■ **EXERCISE DIRECTIONS**
Below are the records; collect from them each line containing the string "legal".

■ **RECORDS SUPPLIED**
[src/rtl/sevenseg_decoder.sv]
// Receive-side decoder for a two-digit seven-segment display: synchronizes, filters and decodes to 0-99.
// Optional SEVENSEG_DECODER_STATS_EN adds saturating accept/error counters.
module sevenseg_decoder #(
  parameter int unsigned STABLE_CYCLES = 4,
  parameter bit          ACTIVE_LOW    = 1'b1
) (
  input  logic        clk,
  input  logic        rst,
  input  logic        S1_A,
  input  logic        S1_B,
  input  logic        S1_C,
  input  logic        S1_D,
  input  logic        S1_E,
  input  logic        S1_F,
  input  logic        S1_G,
  input  logic        S2_A,
  input  logic        S2_B,
  input  logic        S2_C,
  input  logic        S2_D,
  input  logic        S2_E,
  input  logic        S2_F,
  input  logic        S2_G,
  output logic [7:0]  value,
  output logic        value_valid,
  output logic        blank,
  output logic        decode_err
`ifdef SEVENSEG_DECODER_STATS_EN
  ,
  output logic [15:0] accept_count,
  output logic [15:0] err_count
`endif
);

  localparam logic [13:0] UNLIT_PINS  = ACTIVE_LOW ? 14'h3FFF : 14'h0000;
  localparam logic [7:0]  STABLE_MAX  = 8'(STABLE_CYCLES);
  localparam logic [7:0]  STABLE_LAST = 8'(STABLE_CYCLES - 1);

  typedef struct packed {
    logic       legal;
    logic       is_blank;
    logic [3:0] digit;
  } digit_t;

  function automatic digit_t decode_digit(input logic [6:0] seg);
    digit_t d;
    d.legal    = 1'b1;
    d.is_blank = 1'b0;
    d.digit    = 4'd0;
    case (seg)
      7'b0111111: d.digit = 4'd0;
      7'b0000110: d.digit = 4'd1;
      7'b1011011: d.digit = 4'd2;
      7'b1001111: d.digit = 4'd3;
      7'b1100110: d.digit = 4'd4;
      7'b1101101: d.digit = 4'd5;
      7'b1111101: d.digit = 4'd6;
      7'b0000111: d.digit = 4'd7;
      7'b1111111: d.digit = 4'd8;
      7'b1101111: d.digit = 4'd9;
      7'b0000000: begin
        d.legal    = 1'b0;
        d.is_blank = 1'b1;
      end
      default:    d.legal = 1'b0;
    endcase
    return d;
  endfunction

  logic [13:0] pins;
  logic [13:0] s1;
  logic [13:0] s2;
  logic [13:0] acc;
  logic [13:0] lit;
  logic [7:0]  cnt;
  logic        same;
  logic        accept;
  logic        valid_next;
  logic        err_next;
  logic        blank_set;
  digit_t      tens;
  digit_t      units;
  logic [7:0]  tens_ext;
  logic [7:0]  units_ext;
  logic [7:0]  value_next;

  assign pins = {S1_G, S1_F, S1_E, S1_D, S1_C, S1_B, S1_A,
                 S2_G, S2_F, S2_E, S2_D, S2_C, S2_B, S2_A};

  assign lit       = ACTIVE_LOW ? ~s2 : s2;
  assign tens      = decode_digit(lit[13:7]);
  assign units     = decode_digit(lit[6:0]);
  assign tens_ext  = {4'b0000, tens.digit};
  assign units_ext = {4'b0000, units.digit};

  // s1 holds the value s2 takes on this edge, so comparing them detects an s2 change one edge early.
  assign same   = (s1 == s2);
  assign accept = same && (cnt == STABLE_LAST) && (s2 != acc);

  always_comb begin
    valid_next = 1'b0;
    err_next   = 1'b0;
    blank_set  = 1'b0;
    value_next = value;
    if (accept) begin
      if (units.legal && tens.legal) begin
        valid_next = 1'b1;
        value_next = (tens_ext << 3) + (tens_ext << 1) + units_ext;
      end else if (units.legal && tens.is_blank) begin
        valid_next = 1'b1;
        value_next = units_ext;
      end else if (units.is_blank && tens.is_blank) begin
        blank_set = 1'b1;
      end else begin
        err_next = 1'b1;
      end
    end
  end

  always_ff @(posedge clk) begin
    if (rst) begin
      s1          <= UNLIT_PINS;
      s2          <= UNLIT_PINS;
      acc         <= UNLIT_PINS;
      cnt         <= 8'd0;
      value       <= 8'd0;
      value_valid <= 1'b0;
      decode_err  <= 1'b0;
      blank       <= 1'b1;
    end else begin
      s1          <= pins;
      s2          <= s1;
      value_valid <= valid_next;
      decode_err  <= err_next;
      value       <= value_next;
      if (!same) begin
        cnt <= 8'd0;
      end else if (cnt < STABLE_MAX) begin
        cnt <= cnt + 8'd1;
      end
      if (accept) begin
        acc <= s2;
      end
      if (valid_next) begin
        blank <= 1'b0;
      end else if (blank_set) begin
        blank <= 1'b1;
      end
    end
  end

`ifdef SEVENSEG_DECODER_STATS_EN
  always_ff @(posedge clk) begin
    if (rst) begin
      accept_count <= 16'd0;
      err_count    <= 16'd0;
    end else begin
      if (valid_next && (accept_count != 16'hFFFF)) begin
        accept_count <= accept_count + 16'd1;
      end
      if (err_next && (err_count != 16'hFFFF)) begin
        err_count <= err_count + 16'd1;
      end
    end
  end
`endif

endmodule
[config.mk]
export PLATFORM = sky130hd
export DESIGN_NAME = sevenseg_decoder
export DESIGN_NICKNAME = d
export VERILOG_FILES = /design/src/rtl/sevenseg_decoder.sv
export SDC_FILE = /design/constraint.sdc
export NUM_CORES = 1
export LEC_CHECK = 0
export ABC_AREA = 1
export CORE_ASPECT_RATIO = 0.8
export CORE_UTILIZATION = 50
export DETAILED_ROUTE_END_ITERATION = 8
export GPL_ROUTABILITY_DRIVEN = 0
export HOLD_SLACK_MARGIN = 0.05
export PLACE_DENSITY = 0.78
export REMOVE_ABC_BUFFERS = 1
export SLEW_MARGIN = 30
export SYNTH_ARGS = -nofsm -noshare
export SYNTH_HDL_FRONTEND = slang
export SYNTH_SLANG_ARGS = --single-unit
[constraint.sdc]
create_clock -name clk -period 7.4 [get_ports clk]
set_clock_uncertainty 0.05 [all_clocks]
set_input_delay 1.48 -clock clk [delete_from_list [all_inputs] [get_ports clk]]
set_output_delay 1.48 -clock clk [all_outputs]
set_load 0.01 [all_outputs]
==> metrics.txt, run 1 <==
DIE HEIGHT=74.8 um; Post-Synth Adder-Cell Area=4.23%; crit path launch type=register; met2 routed WL=3010 um; Least-Margin Pin Slew=0.736 ns; RSZ-0062 raised after global routing=no; post-CTS resize count=0; Crit. End Element=register; Flop pwr share=52.8%; ant diodes=0; FMAX=333 MHz; Highest Signal Layer=met4; part of the power in combinational logic=8.2%; num rows=26; starting density of the core=51.9%; number of I/O port buffers=26; setup TNS=0 ns; crit path max fanout=9; R2R Path Start=s2[13]; hold depth=2; Hold Crit Start=cnt[7]; initial antenna violation count=0; hold buffer count at cts=0; Psw=167 uW; placed cell area=3600 um2; final slew viol count=0; Routed met1 length=3300 um; Crit path arrival time=3.19 ns; post-route cell area=3760 um2; GRT overflow=0; simple-gate area share of the yosys netlist=40.0%; Root Buffer=clkbuf_8; main combinational cell family by area after synthesis=simple AND/OR/NAND/NOR gates; clock tree buffer depth=2; pwr/cell area=173 nW/um2; Die ar.=6960 um2; all-layer global routing usage=22.0%; share of cells above drive strength 1=13.9%; H-tree levels=3; first-pass GRT wire length=11700 um; Leakage=0.00202 uW; largest net degree at the start of global routing=30; area leader, netlist=dfxtp_1; antenna-violating nets left=0; Core Region=6380 um2; clk_lat worst skew=0.35 ns; Die W=93.0 um; Area Overhead vs Synth=13.7%; mux share of post-synthesis cell area=0%; Synth cell types=30; Post-Route WL=6700 um; Detailed Routing Iterations Pass 1=4; reg-to-reg slack, setup=4.40 ns; Detailed Place HPWL=5020 um; CTS Buf Count=9; Avg WL per Cell=11.2 um; number of global-route vias before repair=2617; number of fill cells=604; DRC viols=0; post-synth top area share=36.9%; Post-Synth XOR/XNOR Area=2.91%; outcome=finished, final reports clean; R2R cell count=12; Cell Area, Synth=3310 um2; fin crit share=40.6%; Mean Syn Cell Area=6.79 um2; DR iter-0 viols=162; FF+latch count, synth=61; dominant cells by area after synthesis=dfxtp_1 (37%), nand2_1 (17%), nor2_1 (8.4%); power share of the clock group=38.9%; Data required, critical path=7.59 ns; clk slew on worst S/H paths=0.07 ns; post-synthesis cell count=488; total number of vias=2896; WS Path Type=reg2reg; # setup viols final=0; met3 WL post-DR=323 um; P_int=484 uW; Final Hold Viols=0; r2r endpoint=value[7]; hold endpoint=cnt[7]; I/O Pins=27; post-synthesis sequential area ratio=36.9%; post-CTS setup buffer count=0; maxcap violations=0; min cycle time layout=3.00 ns; Hold WC Path Type=reg2reg; Net Sw Frac=25.6%; Synth warnings=0; # nets final=539; TritonCTS Sinks=61; CTS tree=done; via density per instance=4.82; Slew Limit Headroom=50.3%; worst vdd ir=0.0000996 V; Synth Area in Compound Gates=6.08%
[power by group through the flow]
stage                     combinational, uW  sequential, uW  clock, uW
after floorplan                        35.3             349          0
after global placement                 52.7             351          0
after detailed placement               53.8             351          0
after CTS                              54.1             344        260
after global routing                   61.4             345        275
final                                  53.7             344        253
[critical path: stages (launching register included)]
cell and delay (ns):
dfxtp_1 0.50, nand3_1 0.16, o311ai_0 0.65, fa_1 0.55, ha_1 0.31, nand3_1 0.07, nand2_1 0.08, a21oi_1 0.15
nor2_1 0.07, nand3_1 0.09, nand3_1 0.09, nand2_1 0.09, nor2_1 0.04
[layer usage]
metal | up-vias | global-route usage [%]
li1 | 1553 | -
met1 | 1266 | 28.1
met2 | 69 | 35.9
met3 | 8 | 6.46
met4 | 0 | 7.86
met5 | - | 0
[metrics by stage]
| step | hold WS, ns | power (uW) | cells | setup slack, ns | utilization (%) |
|---|---|---|---|---|---|
| floorplan | 0.365 | 384 | 474 | 4.74 | - |
| global placement | 0.376 | 404 | 586 | 4.31 | 56.5 |
| detailed placement | 0.379 | 405 | 586 | 4.28 | 56.5 |
| CTS | 0.393 | 658 | 601 | 4.39 | 59.0 |
| global route | 0.402 | 682 | 601 | 4.09 | 59.0 |
| finish | 0.391 | 651 | 601 | 4.40 | 59.0 |
[synthesized netlist by cell type, drive strengths merged]
library cell and instances:
clkbuf 2, ha 8, nand4 10, o311ai 1, buf 12, nand3 21
or2 14, nand3b 2, fa 2, nor4 1, nand2 161, inv 63
dfxtp 61, xnor2 6, o21ai 12, xor2 5, a21oi 14, nor2 84
o211ai 5, nor3 4
[worst max-delay path by stage]
stage | from | to | cells past startpoint
floorplan | s2[8] | value[6] | 13
detailed placement | rst | cnt[1] | 6
global placement | rst | cnt[1] | 6
CTS | s2[13] | value[7] | 12
global route | s2[7] | value[6] | 13
finish | s2[13] | value[7] | 12
[state kept, by name, summed over array words and instances (netlist names)]
signal,flops
value_valid,1
value,8
decode_err,1
s2,14
cnt,8
acc,14
s1,14
blank,1
[placed cells by master, fill, tap and decap left out]
master and n:
nor3_1 4, inv_2 15, nand3b_1 2, dfxtp_1 61, inv_1 48, clkbuf_8 10
clkinvlp_4 1, nand3_4 2, o211ai_2 5, nand3_2 2, buf_4 2, nor2_4 4
nand2_1 154, xnor2_1 6, a21oi_1 14, nand3_1 17, nor2_2 6, clkdlybuf4s50_1 26
ha_1 8, nand2_4 2, nor2_1 74, clkinv_2 4, o311ai_0 1, xor2_1 5
nor4_1 1, fa_1 2, nand2_2 5, or2_2 14, nand4_1 10, o21ai_0 12
[layout make-up]
type                            count  area, um2  area share [%]
Clock buffer                       10        138            3.66
Clock inverter                      5       27.5           0.731
Inverter                           63        236            6.28
Multi-Input combinational cell    350       1760            46.8
Sequential cell                    61       1220            32.4
Tap cell                           84        105            2.79
Timing Repair Buffer               28        275            7.31
[kinds of logic after synthesis]
family,count (synthesis)
adder cells (fa/ha/maj),10
AO/OA/AOI/OAI,32
AND/OR/NAND/NOR,297
flip-flops,61
buffers and inverters,77
XOR/XNOR,11
(Power assumes the default switching activity.)
==> inputs of run 2 (changes only) <==
--- a/config.mk
+++ b/config.mk
@@ -11,7 +11,7 @@
 export DETAILED_ROUTE_END_ITERATION = 8
 export GPL_ROUTABILITY_DRIVEN = 0
 export HOLD_SLACK_MARGIN = 0.05
-export PLACE_DENSITY = 0.78
+export PLACE_DENSITY = 0.81
 export REMOVE_ABC_BUFFERS = 1
 export SLEW_MARGIN = 30
 export SYNTH_ARGS = -nofsm -noshare
==> constraint.sdc (replaced) <==
create_clock -name clk -period 2.4 [get_ports clk]
set_clock_uncertainty 0.05 [all_clocks]
set_input_delay 0.48 -clock clk [delete_from_list [all_inputs] [get_ports clk]]
set_output_delay 0.48 -clock clk [all_outputs]
set_load 0.01 [all_outputs]
==> run 2 against run 1 <==
  * The flow now finishes with violations (setup timing)
  * Hold slack worse by 0.0036 ns
  * Combinational power rose to 4.5 times the previous value
  * Sequential power rose to 3.1 times the previous value
  * Via count up 15%
  * Sequential share of layout area down 4.8 points
  * Clock power rose to 3.2 times the previous value
  * Cell count up 11%
  * Wire length up 31%
  * Register-to-register slack worse by 4.6 ns
  * Total power rose to 3.2 times the previous value
  * Critical path type unchanged
  * Largest power group unchanged
==> metrics.txt, run 2 (synthesized netlist as in run 1, its figures left out) <==
RSZ-0062 raised after global routing=yes; Area Overhead vs Synth=36.3%; crit path launch type=register; most frequent cells in the layout=nand2_1 (140), nor2_1 (66), buf_4 (65), dfxtp_1 (49), inv_1 (44); Final Hold Viols=0; total number of vias=3336; maxcap violations=0; crit path max fanout=5; share of cells above drive strength 1=32.0%; Post-Route WL=8790 um; num rows=26; fin crit share=108%; starting density of the core=51.9%; DR iter-0 viols=131; largest net degree at the start of global routing=25; Detailed Place HPWL=6120 um; worst vdd ir=0.000364 V; Crit path arrival time=2.79 ns; # setup viols final=5; post-place setup slack=-0.397 ns; min cycle time layout=2.59 ns; Avg WL per Cell=13.1 um; most common cell after layout, fill and taps aside=nand2_1; clock tree buffer depth=2; placed cell area=4050 um2; failing checks=setup timing; Root Buffer=clkbuf_8; Core Region=6380 um2; clk_lat worst skew=0.36 ns; CTS tree=done; I/O Pins=27; Slew Limit Headroom=68.4%; first-pass GRT wire length=14000 um; H-tree levels=3; Least-Margin Pin Slew=0.470 ns; Hold WC Path Type=reg2reg; ant diodes=0; via density per instance=4.99; pwr/cell area=465 nW/um2; Finished Layout Cells=669; TritonCTS Sinks=61; Die W=93.0 um; Detailed Routing Iterations Pass 1=5; Data required, critical path=2.59 ns; DRC viols=0; GRT overflow=0; DIE HEIGHT=74.8 um; Crit. End Element=register; Worst Setup Slack, final=-0.192 ns; initial antenna violation count=0; clk slew on worst S/H paths=0.06 ns; WS Path Type=reg2reg; Die ar.=6960 um2; antenna-violating nets left=0; CTS Buf Count=9; post-route cell area=4510 um2; number of I/O port buffers=26; Top Registers=acc: 14 flops, s1: 14 flops, s2: 14 flops; # nets final=608; placed insts=646; FMAX=386 MHz; all-layer global routing usage=26.3%; outcome=finished with violations; final slew viol count=0; Leakage=0.00239 uW; number of global-route vias before repair=3175
run 2: routing by layer:
layer  GRT usage [%]  up-vias  wire, um
met5               0        -         0
met4            12.8        0       210
met3            5.56       25       480
met2            48.0      104      4410
met1            29.9     1518      3690
li1                -     1689         -
run 2: power by group:
| part | total [uW] | switching (uW) | internal [uW] |
|---|---|---|---|
| clock | 806 | 390 | 416 |
| sequential | 1050 | 18.3 | 1030 |
| combinational | 242 | 130 | 113 |
| total | 2100 | 539 | 1560 |
run 2: repair_timing:
action,in CTS,in global routing
buffers inserted,4,6
pin swaps,21,19
hold buffers,0,0
setup endpoints to repair,5,5
resized for setup,43,29
run 2: stage by stage:
| stage | hold slack, ns | TNS (ns) | util, % | total power (uW) |
|---|---|---|---|---|
| floorplan | 0.365 | -0.729 | - | 1190 |
| global route | 0.407 | -1.09 | 70.8 | 2180 |
| finish | 0.387 | -0.658 | 70.8 | 2100 |
| CTS | 0.390 | -0.219 | 68.7 | 2090 |
| detailed placement | 0.381 | -1.48 | 63.5 | 1290 |
| global placement | 0.376 | -1.03 | 63.5 | 1280 |
run 2: path summary, 6_finish.rpt:
path               start  endpoint  slack [ns]  depth (start not counted)
setup / recovery   s2[7]  value[6]       -0.19                         13
hold reg to reg   cnt[7]    cnt[7]        0.39                          2
setup reg to reg   s2[7]  value[6]       -0.19                         13
hold / removal    cnt[7]    cnt[7]        0.39                          2
run 2: final cells by class:
| class | count | area (um2) |
|---|---|---|
| timing repair buffer | 97 | 816 |
| multi-input combinational | 350 | 1940 |
| inverter | 63 | 244 |
| clock inverter | 2 | 10.0 |
| clock buffer | 12 | 155 |
| fill | 528 | 1860 |
| sequential | 61 | 1250 |
| tap | 84 | 105 |
run 2: worst max-delay path, stage by stage, from the launching register on:
cell and delay [ns]:
dfxtp_2 0.34, buf_4 0.16, nand2_2 0.07, nor2_2 0.04
nand2_1 0.09, nand4_1 0.17, fa_1 0.57, inv_2 0.05
fa_2 0.40, o21ai_2 0.15, xor2_1 0.17, nor2_1 0.06
nor2_1 0.10, nor2_1 0.05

■ **TASK SOLUTION**
    logic       legal;
    d.legal    = 1'b1;
        d.legal    = 1'b0;
      default:    d.legal = 1'b0;
      if (units.legal && tens.legal) begin
      end else if (units.legal && tens.is_blank) begin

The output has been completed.